$2.7B employment insurance surplus balanced Joe Oliver's books

Remember 20 years ago, when big surpluses in the employment insurance fund gave the Chrétien government billions in extra federal revenue? For two years only — just until 2017 — those days are back. And it's just enough to nudge Finance Minister Joe Oliver's books into the black in time for this year's election.

New 7-year break-even system doesn't start until 2017

Joe Oliver's April 21 federal budget was the Harper government's first set of balanced books since 2007. It got there with a little help from an old friend of revenue-seeking federal governments: the EI surplus. (Justin Tang/Canadian Press)

Remember two decades ago, when surpluses in the employment insurance fund started giving the Chrétien government billions in extra revenue to repay debt, cut taxes or fund other things?

For two years only — just until 2017 — those days are back. And how convenient: it's just enough to nudge Joe Oliver's books into the black in time for this year's election.

The last recession dipped the EI account balance into the red, accumulating a deficit of $9.2 billion by 2011. But as of 2015, that's paid off. 

A rate freeze by former finance minister Jim Flaherty in 2013 — ostensibly to protect employees and employers from more rate increases — is keeping contributions higher than necessary to maintain that balance.

That translates into an extra $2.7 billion for 2015-16. Without it, Stephen Harper wouldn't have his balanced budget.

Next year, it'll be worth $1.4 billion extra.

Then starting in 2017, contribution rates will be based on a seven-year "break-even" formula.
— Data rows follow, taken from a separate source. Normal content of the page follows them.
==> src/hdl/bpt_pkg.sv <==
`timescale 1ns / 1ps
`default_nettype none

package bpt_pkg;

  // Request operation codes.
  localparam logic [2:0] OP_GET        = 3'd0;
  localparam logic [2:0] OP_GET_PIN    = 3'd1;
  localparam logic [2:0] OP_ANON       = 3'd2;
  localparam logic [2:0] OP_ANON_PIN   = 3'd3;
  localparam logic [2:0] OP_UNPIN      = 3'd4;
  localparam logic [2:0] OP_MARK_DIRTY = 3'd5;

  // Response status codes.
  localparam logic [2:0] ST_HIT     = 3'd0;
  localparam logic [2:0] ST_FILLED  = 3'd1;
  localparam logic [2:0] ST_EVICTED = 3'd2;
  localparam logic [2:0] ST_FAILED  = 3'd3;
  localparam logic [2:0] ST_SLOT_OP = 3'd4;

  localparam logic [6:0]  VICTIM_LIMIT     = 7'd100;
  localparam logic [6:0]  USES_MAX         = 7'd127;
  localparam logic [31:0] ANON_PAGE        = 32'hFFFF_FFFF;
  localparam logic [4:0]  POOL_PAGES_RESET = 5'd16;

  typedef struct packed {
    logic [2:0]  operation;
    logic [7:0]  table_id;
    logic [31:0] page_index;
    logic [3:0]  slot_sel;
  } req_t;

  typedef struct packed {
    logic [2:0]  status;
    logic [3:0]  slot;
    logic        writeback_valid;
    logic [7:0]  wb_table_id;
    logic        wb_anonymous;
    logic [31:0] wb_page_index;
  } rsp_t;

  // One page table entry as held in the entry memory.
  typedef struct packed {
    logic [7:0]  table_id;
    logic [31:0] page_index;
    logic        anon;
    logic        pinned;
    logic        dirty;
    logic [6:0]  uses;
  } entry_t;

endpackage

`default_nettype wire

==> src/hdl/bpt_entry_ram.sv <==
`timescale 1ns / 1ps
`default_nettype none

module bpt_entry_ram
  import bpt_pkg::*;
#(
  parameter int DEPTH = 16,
  parameter int AW    = 4
) (
  input  wire logic          clk,
  input  wire logic          wr_en,
  input  wire logic [AW-1:0] wr_addr,
  input  wire entry_t        wr_data,
  input  wire logic          rd_en,
  input  wire logic [AW-1:0] rd_addr,
  output entry_t             rd_data
);

  entry_t mem [DEPTH];

  always_ff @(posedge clk) begin
    if (wr_en) begin
      mem[wr_addr] <= wr_data;
    end
    if (rd_en) begin
      rd_data <= mem[rd_addr];
    end
  end

endmodule

`default_nettype wire

==> src/hdl/bpt_seq.sv <==
`timescale 1ns / 1ps
`default_nettype none

module bpt_seq
  import bpt_pkg::*;
#(
  parameter int SLOTS = 16
) (
  input  wire logic                       clk,
  input  wire logic                       rst,
  input  wire logic                       in_valid,
  output logic                            in_ready,
  input  wire req_t                       in_data,
  input  wire logic [$clog2(SLOTS+1)-1:0] cap,
  input  wire logic                       out_free,
  output logic                            done,
  output rsp_t                            rsp
);

  localparam int IW   = (SLOTS > 1) ? $clog2(SLOTS) : 1;
  localparam int CW   = $clog2(SLOTS + 1);
  localparam int CMPW = (CW > 5) ? CW : 5;

  typedef enum logic [2:0] {
    S_IDLE, S_SLOTOP, S_HSCAN, S_MISS, S_VSCAN, S_VEND, S_FINISH
  } state_t;

  state_t          state;
  req_t            req;
  logic [CW-1:0]   filled;
  logic [CW-1:0]   issue_cnt;
  logic            rd_vld;
  logic            rd_last;
  logic [IW-1:0]   rd_idx;
  logic [6:0]      best;
  logic [IW-1:0]   victim;
  logic            found;
  entry_t          vic_ent;

  logic            ram_we;
  logic [IW-1:0]   ram_waddr;
  entry_t          ram_wdata;
  logic            ram_re;
  logic [IW-1:0]   ram_raddr;
  entry_t          ram_rdata;

  logic            issue;
  logic            hit;
  logic            scan_end;
  logic            in_sel_ok;
  logic            req_anon;
  logic            req_pin;
  entry_t          upd;
  entry_t          new_ent;

  bpt_entry_ram #(
    .DEPTH (SLOTS),
    .AW    (IW)
  ) u_ram (
    .clk     (clk),
    .wr_en   (ram_we),
    .wr_addr (ram_waddr),
    .wr_data (ram_wdata),
    .rd_en   (ram_re),
    .rd_addr (ram_raddr),
    .rd_data (ram_rdata)
  );

  always_comb begin
    req_anon  = req.operation[1];
    req_pin   = req.operation[0];
    issue     = (issue_cnt < filled);
    hit       = rd_vld && !ram_rdata.anon && (ram_rdata.table_id == req.table_id) &&
                (ram_rdata.page_index == req.page_index);
    scan_end  = (rd_vld && rd_last) || (filled == '0);
    in_sel_ok = (CMPW'(in_data.slot_sel) < CMPW'(filled));
    in_ready  = (state == S_IDLE);
    done      = (state == S_FINISH) && out_free;

    new_ent.table_id   = req_anon ? 8'd0 : req.table_id;
    new_ent.page_index = req_anon ? ANON_PAGE : req.page_index;
    new_ent.anon       = req_anon;
    new_ent.pinned     = req_pin;
    new_ent.dirty      = 1'b0;
    new_ent.uses       = 7'd1;

    upd = ram_rdata;

    ram_re    = 1'b0;
    ram_raddr = issue_cnt[IW-1:0];
    ram_we    = 1'b0;
    ram_waddr = rd_idx;
    ram_wdata = new_ent;

    unique case (state)
      S_IDLE: begin
        ram_raddr = IW'(in_data.slot_sel);
        ram_re    = in_valid && in_sel_ok &&
                    ((in_data.operation == OP_UNPIN) || (in_data.operation == OP_MARK_DIRTY));
      end
      S_SLOTOP: begin
        if (req.operation == OP_UNPIN) begin
          upd.pinned = 1'b0;
        end else begin
          upd.dirty = 1'b1;
        end
        ram_we    = 1'b1;
        ram_waddr = IW'(req.slot_sel);
        ram_wdata = upd;
      end
      S_HSCAN: begin
        ram_re = issue;
        if (ram_rdata.uses != USES_MAX) begin
          upd.uses = ram_rdata.uses + 7'd1;
        end
        upd.pinned = ram_rdata.pinned | req_pin;
        ram_we     = hit;
        ram_wdata  = upd;
      end
      S_MISS: begin
        ram_we    = (filled < cap);
        ram_waddr = filled[IW-1:0];
      end
      S_VSCAN: begin
        ram_re = issue;
      end
      S_VEND: begin
        ram_we    = found;
        ram_waddr = victim;
      end
      S_FINISH: begin
      end
      default: begin
      end
    endcase
  end

  always_ff @(posedge clk) begin
    if (rst) begin
      state  <= S_IDLE;
      filled <= '0;
      rd_vld <= 1'b0;
    end else begin
      // Read pipeline shared by both scans: one entry issued per cycle.
      if ((state == S_HSCAN) || (state == S_VSCAN)) begin
        if (issue) begin
          issue_cnt <= issue_cnt + CW'(1);
          rd_idx    <= issue_cnt[IW-1:0];
          rd_last   <= (CW'(issue_cnt + CW'(1)) == filled);
        end
        rd_vld <= issue;
      end else begin
        rd_vld    <= 1'b0;
        issue_cnt <= '0;
      end

      unique case (state)
        S_IDLE: begin
          if (in_valid) begin
            req                 <= in_data;
            rsp.writeback_valid <= 1'b0;
            rsp.wb_table_id     <= '0;
            rsp.wb_anonymous    <= 1'b0;
            rsp.wb_page_index   <= '0;
            priority if ((in_data.operation == OP_UNPIN) ||
                         (in_data.operation == OP_MARK_DIRTY)) begin
              rsp.status <= ST_SLOT_OP;
              rsp.slot   <= in_data.slot_sel;
              state      <= in_sel_ok ? S_SLOTOP : S_FINISH;
            end else if (in_data.operation[2]) begin
              rsp.status <= ST_SLOT_OP;
              rsp.slot   <= '0;
              state      <= S_FINISH;
            end else if (in_data.operation[1]) begin
              rsp.status <= ST_HIT;
              rsp.slot   <= '0;
              state      <= S_MISS;
            end else begin
              rsp.status <= ST_HIT;
              rsp.slot   <= '0;
              state      <= S_HSCAN;
            end
          end
        end
        S_SLOTOP: begin
          state <= S_FINISH;
        end
        S_HSCAN: begin
          if (hit) begin
            rsp.status <= ST_HIT;
            rsp.slot   <= 4'(rd_idx);
            state      <= S_FINISH;
          end else if (scan_end) begin
            state <= S_MISS;
          end
        end
        S_MISS: begin
          if (filled < cap) begin
            filled     <= filled + CW'(1);
            rsp.status <= ST_FILLED;
            rsp.slot   <= 4'(filled);
            state      <= S_FINISH;
          end else begin
            best   <= VICTIM_LIMIT;
            found  <= 1'b0;
            victim <= '0;
            state  <= S_VSCAN;
          end
        end
        S_VSCAN: begin
          if (rd_vld && !ram_rdata.pinned && (ram_rdata.uses <= best)) begin
            best    <= ram_rdata.uses;
            victim  <= rd_idx;
            found   <= 1'b1;
            vic_ent <= ram_rdata;
          end
          if (scan_end) begin
            state <= S_VEND;
          end
        end
        S_VEND: begin
          if (found) begin
            rsp.status <= ST_EVICTED;
            rsp.slot   <= 4'(victim);
            if (vic_ent.dirty) begin
              rsp.writeback_valid <= 1'b1;
              rsp.wb_table_id     <= vic_ent.table_id;
              rsp.wb_anonymous    <= vic_ent.anon;
              rsp.wb_page_index   <= vic_ent.page_index;
            end
          end else begin
            rsp.status <= ST_FAILED;
          end
          state <= S_FINISH;
        end
        S_FINISH: begin
          if (out_free) begin
            state <= S_IDLE;
          end
        end
        default: begin
          state <= S_IDLE;
        end
      endcase
    end
  end

`ifndef SYNTH
  a_accept_leaves_idle: assert property (@(posedge clk) disable iff (rst)
    (in_valid && in_ready) |=> (state != S_IDLE))
    else $error("request accepted but sequencer stayed idle");

  a_fill_only_on_miss: assert property (@(posedge clk) disable iff (rst)
    (filled != $past(filled)) |-> ($past(state) == S_MISS))
    else $error("fill count changed outside miss handling");

  a_no_write_when_idle: assert property (@(posedge clk) disable iff (rst)
    ram_we |-> (state != S_IDLE) && (state != S_FINISH))
    else $error("entry memory written while no request in progress");

  a_done_needs_room: assert property (@(posedge clk) disable iff (rst)
    done |=> (state == S_IDLE))
    else $error("response issued without returning to idle");
`endif

endmodule

`default_nettype wire

==> src/hdl/buffer_pool_page_table_unit.sv <==
// A slot operation acts only on the slot it names; a named request scans the filled slots
// in order and stops at a hit; a miss with free room fills the next free slot.
// A named miss on a full pool runs two read passes through the single read port of the
// entry memory, the hit scan and then the victim scan; an anonymous one runs the second only.
// Throughput: one request at a time; the next is taken once the response is registered.
// Reset: synchronous; empties the pool and sets pool_pages to 16. Entries are not cleared.
`timescale 1ns / 1ps
`default_nettype none

module buffer_pool_page_table_unit
  import bpt_pkg::*;
#(
  parameter int SLOTS = 16
) (
  input  wire logic       clk,
  input  wire logic       rst,
  input  wire logic       in_valid,
  output logic            in_ready,
  input  wire req_t       in_data,
  output logic            out_valid,
  input  wire logic       out_ready,
  output rsp_t            out_data,
  input  wire logic       cfg_we,
  input  wire logic [4:0] cfg_wdata
);

  localparam int CW   = $clog2(SLOTS + 1);
  localparam int CMPW = (CW > 5) ? CW : 5;

  // Number of pool slots that may be used, as written through the configuration port.
  logic [4:0]    pool_pages;
  // Effective capacity: the smaller of the register and the physical slot count.
  logic [CW-1:0] cap;
  logic          out_free;
  logic          seq_done;
  rsp_t          seq_rsp;

  always_ff @(posedge clk) begin
    if (rst) begin
      pool_pages <= POOL_PAGES_RESET;
    end else if (cfg_we) begin
      pool_pages <= cfg_wdata;
    end
  end

  always_comb begin
    if (CMPW'(pool_pages) < CMPW'(SLOTS)) begin
      cap = CW'(pool_pages);
    end else begin
      cap = CW'(SLOTS);
    end
  end

  // The output register is free when empty or when its response leaves this cycle, so the
  // sequencer can hand over a new response while the previous one is being taken.
  assign out_free = !out_valid || out_ready;

  // The sequencer owns the entry memory and walks each request through its scans.
  bpt_seq #(
    .SLOTS (SLOTS)
  ) u_seq (
    .clk      (clk),
    .rst      (rst),
    .in_valid (in_valid),
    .in_ready (in_ready),
    .in_data  (in_data),
    .cap      (cap),
    .out_free (out_free),
    .done     (seq_done),
    .rsp      (seq_rsp)
  );

  // Response register between the sequencer and the output channel.
  always_ff @(posedge clk) begin
    if (rst) begin
      out_valid <= 1'b0;
    end else if (seq_done) begin
      out_valid <= 1'b1;
    end else if (out_ready) begin
      out_valid <= 1'b0;
    end
  end

  always_ff @(posedge clk) begin
    if (seq_done) begin
      out_data <= seq_rsp;
    end
  end

`ifndef SYNTH
  a_no_overwrite: assert property (@(posedge clk) disable iff (rst)
    (out_valid && !out_ready) |-> !seq_done)
    else $error("pending response overwritten");

  a_accept_empties_pipe: assert property (@(posedge clk) disable iff (rst)
    (in_valid && in_ready) |=> !in_ready)
    else $error("second request taken while one is in progress");

  a_resp_status_legal: assert property (@(posedge clk) disable iff (rst)
    out_valid |-> (out_data.status == ST_HIT) || (out_data.status == ST_FILLED) ||
                  (out_data.status == ST_EVICTED) || (out_data.status == ST_FAILED) ||
                  (out_data.status == ST_SLOT_OP))
    else $error("response carries an undefined status");
`endif

endmodule

`default_nettype wire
Premiums will drop to a level that keeps the account in balance, not surplus.

The overall goal? More transparent rates. And an end to multibillion-dollar dipping into EI funds to finance the ambitions of future governments.

But first, a final windfall.

'Slush fund … needs to stop'

The Canadian Federation of Independent Business was among those "screaming and yelling" about payroll tax unfairness.
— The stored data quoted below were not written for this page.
**config.mk**
```make
export PLATFORM = sky130hd
export DESIGN_NAME = next_greater_element_stack_flat
export DESIGN_NICKNAME = d
export VERILOG_FILES = /design/src/nge_pkg.sv /design/src/nge_req_if.sv /design/src/nge_rsp_if.sv /design/src/next_greater_element_stack.sv /design/src/flat_wrapper.sv
export SDC_FILE = /design/constraint.sdc
export NUM_CORES = 1
export LEC_CHECK = 0
export ABC_AREA = 1
export BUFFER_PORTS_ARGS = -buffer_cell sky130_fd_sc_hd__buf_2
export CORE_AREA = 2 2 281 422
export CTS_CLUSTER_DIAMETER = 200
export DETAILED_ROUTE_END_ITERATION = 10
export DIE_AREA = 0 0 283 424
export SLEW_MARGIN = 0
export SYNTH_ARGS = -nofsm -noshare
export SYNTH_HDL_FRONTEND = slang
export SYNTH_SLANG_ARGS = --single-unit
```
**constraint.sdc**
```tcl
create_clock -name clock -period 7.41 [get_ports clock]
set_input_delay 0.741 -clock clock [delete_from_list [all_inputs] [get_ports clock]]
set_output_delay 0.741 -clock clock [all_outputs]
set_load 0.005 [all_outputs]
```
**src/nge_pkg.sv**
```systemverilog
// ----------------------------------------------------------------------------
// nge_pkg: shared types and constants of the next-greater-element engine
// Widths of the payload fields, the stack depth and the result record.
// ----------------------------------------------------------------------------
`default_nettype none

package nge_pkg;

   // Longest sequence that is tracked; later values are dropped (overflow).
   localparam int MAX_LENGTH = 32;
   localparam int IDX_W      = $clog2(MAX_LENGTH);
   localparam int COUNT_W    = IDX_W + 1;

   localparam int VALUE_W    = 32;
   localparam int POS_W      = 5;

   typedef logic signed [VALUE_W-1:0] value_type;
   typedef logic [POS_W-1:0]          pos_type;
   typedef logic [COUNT_W-1:0]        count_type;
   typedef logic [IDX_W-1:0]          idx_type;

   // One answer, without the last-result mark.
   typedef struct packed {
      pos_type   position;
      value_type greater_value;
      logic      found;
      logic      overflow;
   } result_type;

endpackage

`default_nettype wire

```
**src/nge_req_if.sv**
```systemverilog
// ----------------------------------------------------------------------------
// nge_req_if: input channel of the next-greater-element engine
// Valid/ready handshake carrying one sample per transaction.
// ----------------------------------------------------------------------------
`default_nettype none

interface nge_req_if import nge_pkg::*; ();
   logic      valid;
   logic      ready;
   value_type sample_value;
   logic      end_of_sequence;

   modport source (output valid, output sample_value, output end_of_sequence,
                   input ready);
   modport sink   (input valid, input sample_value, input end_of_sequence,
                   output ready);
endinterface

`default_nettype wire

```
**src/nge_rsp_if.sv**
```systemverilog
// ----------------------------------------------------------------------------
// nge_rsp_if: result channel of the next-greater-element engine
// Valid/ready handshake carrying one answer per transaction.
// ----------------------------------------------------------------------------
`default_nettype none

interface nge_rsp_if import nge_pkg::*; ();
   logic      valid;
   logic      ready;
   pos_type   position;
   value_type greater_value;
   logic      found;
   logic      overflow;
   logic      last_result;

   modport source (output valid, output position, output greater_value,
                   output found, output overflow, output last_result,
                   input ready);
   modport sink   (input valid, input position, input greater_value,
                   input found, input overflow, input last_result,
                   output ready);
endinterface

`default_nettype wire

```
**src/next_greater_element_stack.sv**
```systemverilog
// ----------------------------------------------------------------------------
// next_greater_element_stack: monotonic-stack next-greater-element engine
// Answers every position of a signed sequence with its next greater value.
// ----------------------------------------------------------------------------
// Each request transaction carries one signed 32-bit sample; end_of_sequence
// marks the last one. Samples get positions 0, 1, 2, ... and wait on a stack
// of MAX_LENGTH entries. A new sample pops every waiting entry with a strictly
// smaller value, one pop per cycle through a single signed comparator while
// the response side does not stall, and each pop yields one response
// (position, the new sample, found = 1). On the end mark, entries still
// waiting are flushed top-down with found = 0 and the position counter
// restarts. Samples past MAX_LENGTH in one sequence are dropped and answered
// with overflow = 1. last_result flags the final response of each request.
// A request is worked through in order: accept, pops, push, final hand-over;
// the end mark adds a flush of the waiting entries. A dropped sample goes
// from accept to the flush or the final hand-over. The request side is ready
// only between requests; a finished response waits in an output register
// and does not block the next request.
// ----------------------------------------------------------------------------
`default_nettype none

module next_greater_element_stack import nge_pkg::*; (
   input  wire       clock,
   input  wire       reset,
   nge_req_if.sink   req_chan,
   nge_rsp_if.source rsp_chan
);

   typedef enum logic [1:0] {
      S_IDLE,
      S_CMP,    // pop smaller entries, then push the sample
      S_FLUSH,  // end of sequence: drain the stack
      S_DONE    // hand over the held answer as the last one
   } state_type;

   // stack storage, one read (top) and one write port
   pos_type   stk_pos [MAX_LENGTH];
   value_type stk_val [MAX_LENGTH];

   state_type  state_ff, state_in;
   count_type  cnt_ff, cnt_in;
   count_type  next_pos_ff, next_pos_in;
   value_type  val_ff, val_in;
   logic       eos_ff, eos_in;
   logic       ovf_ff, ovf_in;

   // one answer is held back until we know whether it is the last one
   logic       hold_valid_ff, hold_valid_in;
   result_type hold_ff, hold_in;

   logic       rsp_valid_ff, rsp_valid_in;
   result_type rsp_ff, rsp_in;
   logic       rsp_last_ff, rsp_last_in;

   logic       push_en;
   idx_type    top_idx;
   pos_type    top_pos;
   value_type  top_val;
   logic       stack_empty;
   logic       slot_free;
   logic       pop_hit;

   assign req_chan.ready = (state_ff == S_IDLE);

   assign rsp_chan.valid         = rsp_valid_ff;
   assign rsp_chan.position      = rsp_ff.position;
   assign rsp_chan.greater_value = rsp_ff.greater_value;
   assign rsp_chan.found         = rsp_ff.found;
   assign rsp_chan.overflow      = rsp_ff.overflow;
   assign rsp_chan.last_result   = rsp_last_ff;

   count_type top_cnt;
   assign top_cnt     = cnt_ff - count_type'(1);
   assign top_idx     = top_cnt[IDX_W-1:0];
   assign top_pos     = stk_pos[top_idx];
   assign top_val     = stk_val[top_idx];
   assign stack_empty = (cnt_ff == '0);
   assign slot_free   = !rsp_valid_ff || rsp_chan.ready;
   // the shared comparator
   assign pop_hit     = !stack_empty && (val_ff > top_val);

   always_comb begin
      state_in      = state_ff;
      cnt_in        = cnt_ff;
      next_pos_in   = next_pos_ff;
      val_in        = val_ff;
      eos_in        = eos_ff;
      ovf_in        = ovf_ff;
      hold_valid_in = hold_valid_ff;
      hold_in       = hold_ff;
      rsp_valid_in  = rsp_valid_ff && !rsp_chan.ready;
      rsp_in        = rsp_ff;
      rsp_last_in   = rsp_last_ff;
      push_en       = 1'b0;

      unique case (state_ff)
         S_IDLE: begin
            if (req_chan.valid) begin
               val_in        = req_chan.sample_value;
               eos_in        = req_chan.end_of_sequence;
               ovf_in        = (next_pos_ff >= count_type'(MAX_LENGTH));
               hold_valid_in = 1'b0;
               if (next_pos_ff >= count_type'(MAX_LENGTH)) begin
                  state_in = req_chan.end_of_sequence ? S_FLUSH : S_DONE;
               end else begin
                  state_in = S_CMP;
               end
            end
         end

         S_CMP: begin
            if (pop_hit) begin
               // a previous held answer goes out first, not last
               if (!hold_valid_ff || slot_free) begin
                  if (hold_valid_ff) begin
                     rsp_valid_in = 1'b1;
                     rsp_in       = hold_ff;
                     rsp_last_in  = 1'b0;
                  end
                  hold_valid_in         = 1'b1;
                  hold_in.position      = top_pos;
                  hold_in.greater_value = val_ff;
                  hold_in.found         = 1'b1;
                  hold_in.overflow      = 1'b0;
                  cnt_in                = top_cnt;
               end
            end else begin
               push_en     = 1'b1;
               cnt_in      = cnt_ff + count_type'(1);
               next_pos_in = next_pos_ff + count_type'(1);
               state_in    = eos_ff ? S_FLUSH : S_DONE;
            end
         end

         S_FLUSH: begin
            if (!stack_empty) begin
               if (!hold_valid_ff || slot_free) begin
                  if (hold_valid_ff) begin
                     rsp_valid_in = 1'b1;
                     rsp_in       = hold_ff;
                     rsp_last_in  = 1'b0;
                  end
                  hold_valid_in         = 1'b1;
                  hold_in.position      = top_pos;
                  hold_in.greater_value = '0;
                  hold_in.found         = 1'b0;
                  hold_in.overflow      = ovf_ff;
                  cnt_in                = top_cnt;
               end
            end else begin
               next_pos_in = '0;
               state_in    = S_DONE;
            end
         end

         S_DONE: begin
            if (hold_valid_ff || ovf_ff) begin
               if (slot_free) begin
                  rsp_valid_in = 1'b1;
                  rsp_last_in  = 1'b1;
                  if (hold_valid_ff) begin
                     rsp_in = hold_ff;
                  end else begin
                     // dropped sample with nothing to flush
                     rsp_in.position      = '0;
                     rsp_in.greater_value = '0;
                     rsp_in.found         = 1'b0;
                     rsp_in.overflow      = 1'b1;
                  end
                  hold_valid_in = 1'b0;
                  state_in      = S_IDLE;
               end
            end else begin
               state_in = S_IDLE;
            end
         end

         default: begin
            state_in = S_IDLE;
         end
      endcase
   end

   always_ff @(posedge clock) begin
      if (reset) begin
         state_ff      <= S_IDLE;
         cnt_ff        <= '0;
         next_pos_ff   <= '0;
         hold_valid_ff <= 1'b0;
         rsp_valid_ff  <= 1'b0;
      end else begin
         state_ff      <= state_in;
         cnt_ff        <= cnt_in;
         next_pos_ff   <= next_pos_in;
         hold_valid_ff <= hold_valid_in;
         rsp_valid_ff  <= rsp_valid_in;
      end
      val_ff      <= val_in;
      eos_ff      <= eos_in;
      ovf_ff      <= ovf_in;
      hold_ff     <= hold_in;
      rsp_ff      <= rsp_in;
      rsp_last_ff <= rsp_last_in;
   end

   // push at the current count; the count stays below MAX_LENGTH here
   always_ff @(posedge clock) begin
      if (push_en) begin
         stk_pos[cnt_ff[IDX_W-1:0]] <= next_pos_ff[POS_W-1:0];
         stk_val[cnt_ff[IDX_W-1:0]] <= val_ff;
      end
   end

endmodule

`default_nettype wire

```
**src/flat_wrapper.sv**
```systemverilog
// flat-port wrapper written by rule: the top's interface ports become plain ports
module next_greater_element_stack_flat import nge_pkg::*;
  (clock, reset, req_chan_valid, req_chan_sample_value, req_chan_end_of_sequence, req_chan_ready, rsp_chan_valid, rsp_chan_position, rsp_chan_greater_value, rsp_chan_found, rsp_chan_overflow, rsp_chan_last_result, rsp_chan_ready);
  nge_req_if req_chan_i ();
  nge_rsp_if rsp_chan_i ();
  input  wire clock;
  input  wire reset;
  input wire logic [$bits(req_chan_i.valid)-1:0] req_chan_valid;
  input wire logic [$bits(req_chan_i.sample_value)-1:0] req_chan_sample_value;
  input wire logic [$bits(req_chan_i.end_of_sequence)-1:0] req_chan_end_of_sequence;
  output wire logic [$bits(req_chan_i.ready)-1:0] req_chan_ready;
  output wire logic [$bits(rsp_chan_i.valid)-1:0] rsp_chan_valid;
  output wire logic [$bits(rsp_chan_i.position)-1:0] rsp_chan_position;
  output wire logic [$bits(rsp_chan_i.greater_value)-1:0] rsp_chan_greater_value;
  output wire logic [$bits(rsp_chan_i.found)-1:0] rsp_chan_found;
  output wire logic [$bits(rsp_chan_i.overflow)-1:0] rsp_chan_overflow;
  output wire logic [$bits(rsp_chan_i.last_result)-1:0] rsp_chan_last_result;
  input wire logic [$bits(rsp_chan_i.ready)-1:0] rsp_chan_ready;
  assign req_chan_i.valid = req_chan_valid;
  assign req_chan_i.sample_value = req_chan_sample_value;
  assign req_chan_i.end_of_sequence = req_chan_end_of_sequence;
  assign req_chan_ready = req_chan_i.ready;
  assign rsp_chan_valid = rsp_chan_i.valid;
  assign rsp_chan_position = rsp_chan_i.position;
  assign rsp_chan_greater_value = rsp_chan_i.greater_value;
  assign rsp_chan_found = rsp_chan_i.found;
  assign rsp_chan_overflow = rsp_chan_i.overflow;
  assign rsp_chan_last_result = rsp_chan_i.last_result;
  assign rsp_chan_i.ready = rsp_chan_ready;
  next_greater_element_stack u_core (.clock(clock), .reset(reset), .req_chan(req_chan_i), .rsp_chan(rsp_chan_i));
endmodule
```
But president Dan Kelly says that while his members want lower premiums, they understand you need surplus years to balance out deficits.

"I am generally supportive of the government's approach," Kelly said, "and I say that with a bit of a heavy heart, because this year and next, because of this new formula, rates are not coming down as much as they could come down, and so the economy is missing out on that benefit."

"Right now, the EI surplus is subsidizing the books of the government of Canada, I think that's a fair statement," Kelly said.

But by that logic, in bad times the government subsidized the EI account.

"That's why we haven't been lighting our hair on fire on this," he said, emphasizing that consistent rates are what counts.

Kelly said his group asked for a chart in the budget to track the EI account over time. (And sure enough, there is one.)

"We wanted to have that accountability," he said. "EI has been used as a bit of a slush fund for decades and that needs to stop."

Election 'jiggery-pokery'

Liberal deputy leader Ralph Goodale said that while in theory the idea of a seven-year rate-setting mechanism is anti-cyclical — stabilizing rates over time rather than making them rise and fall with economic fortunes — the way the Harper government implemented this was pro-cyclical, making things worse at a time when job creation was supposed to be the priority.

"This is not a time to play jiggery-pokery with EI rates," he said.

Leading up to 2013, the revenue from payroll premiums increased by $600 million in each of the years 2011, 2012 and 2013. Then premiums were frozen at that "artificially high" level. Add it together up to 2017 and you've got $14.4 billion in additional revenue for the Harper government, Goodale said.

The former Liberal finance minister — who also enjoyed a hearty EI surplus in his budgeting days a decade ago — said Tories have "used it in such a shameful fashion, all the while proclaiming that they weren't."

"This one was deliberately contrived to suit their election timing," he said. "It was clearly intended to pad the government's books."

Come 2017, Finance Canada confirmed Friday it will not apply its five cent cap on premium increases or decreases. Instead, premiums are expected to drop more substantially — from $1.88 to $1.49 per $100 of insurable earnings — to begin the new break-even strategy. 

"They'll drop the rates in a dramatic fashion and say 'Oh my! What a good boy am I!" Goodale said,

'Almost like a tax'

The Canadian Taxpayers Federation is disappointed that the government continues to treat EI surpluses like general tax revenue.

"The current government is not going quite [as far as previously], but the principle is the same," said federal director Aaron Wudrick.

"Our big fear is that governments become dependent on it, and start to bake it into their assumptions," he said. 

Extra revenue risks government "getting a little loose" with spending, Wudrick said. But if surpluses were used to pay down debt, he'd support that.

"Some people might argue that it's not a big deal that it goes into general revenue," he said. "But we think it is reasonable that the government be honest about what it's doing with the money."

In 1998, former Reform party critic Monte Solberg told then finance minister Paul Martin the government had a "moral obligation" to pay back the extra billions belonging to the "waitresses and plumbers and all those people who have contributed to the EI fund."

Few Conservatives of Solberg's vintage are left to feel discomfort now that the shoe is on the other foot.